Astonishingly, all this was achieved while maintaining his legal practice. When his firm asked him to become Senior Partner in 1995, he resigned from the Cabinet to take up that role. In the ten years he led the firm, it grew from 150 fee earners and one office to 732 Solicitors in 7 offices thus establishing Beachcroft LLP as a major commercial practice. I do wonder though whether he allowed the firm to admit any trainees without first checking their degree result. I rather think not.

He lost his seat in the Commons in the Labour landslide of 1997 but that allowed him to move to the more opulent surroundings of the House of Lords as Baron Hunt of Wirral. When his busy life in practice has permitted, he is to be found as a regular contributor to debates in the upper chamber and steps up on an ad hoc basis to the opposition front bench. Recently, and most notably, he chaired the Joint Parliamentary Committee on the Legal Services Bill transforming that draft legislation (in the face of Government opposition) into an Act that restored the Clementi Report’s insistence on legal independence and the importance of the public interest.

As President and Patron of over 50 charities and voluntary organisations (his role in establishment of the Abbeyfield Housing Association may be mentioned in this context), David’s commitment to public service and giving back to the communities where he has served is an illustration of the maxim ‘that if you want something done, ask a busy person’. His work with the Holocaust Education Trust arises from his determination to ensure that evil in every generation is fought. He is especially proud of his efforts on behalf of Hoylake Cottage Hospital in the Wirral. And he has never forgotten this University, donating the Hunt Cup for debating as he left and more recently playing a significant part in raising funds for both the University as a patron of the Campaign for Resource and for the Law School.

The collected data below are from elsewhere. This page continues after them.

$ cat config.mk
export PLATFORM = sky130hd
export DESIGN_NAME = udp_tx_arb
export DESIGN_NICKNAME = d
export VERILOG_FILES = /design/src/rtl/udp_tx_arb.sv
export SDC_FILE = /design/constraint.sdc
export NUM_CORES = 1
export LEC_CHECK = 0
export BUFFER_PORTS_ARGS = -buffer_cell sky130_fd_sc_hd__buf_2
export CORE_UTILIZATION = 47
export CTS_BUF_LIST = sky130_fd_sc_hd__clkbuf_4 sky130_fd_sc_hd__clkbuf_8
export DETAILED_ROUTE_END_ITERATION = 10
export GPL_TIMING_DRIVEN = 0
export PLACE_DENSITY = 0.79
export SETUP_SLACK_MARGIN = 0.5
export SLEW_MARGIN = 20
export SYNTH_ARGS = -nofsm -noshare
export SYNTH_HDL_FRONTEND = slang
export SYNTH_SLANG_ARGS = --single-unit
$ cat constraint.sdc
create_clock -name clk -period 5.9 [get_ports clk]
set_input_delay 0.885 -clock clk [delete_from_list [all_inputs] [get_ports clk]]
set_output_delay 0.885 -clock clk [all_outputs]
set_load 0.01 [all_outputs]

Madam Chancellor, David Hunt’s life has centred on Merseyside where he was born, and served as an MP, on Bristol and the West Country where now he lives with his wife Paddy (whom we welcome today with members of his family), and London where he continues his work leading the Financial Services Division of Beachcroft LLP and indulges his passion for public service and the cut and thrust of political life in the House of Lords. In an era where the House of Commons is dominated by career politicians (and all to often subject to stories of scandal and sleeze), David Hunt has maintained both the valued perspective that an outside career can provide and demonstrated the highest personal standards of integrity and behaviour. His focus on the art of persuasion has been combined with boundless energy, enthusiasm and tenacity.

Madam Chancellor, I present to you the Right Honourable David James Fletcher, Baron Hunt of Wirral, MBE, as eminently worthy of the degree of Doctor of Laws honoris causa.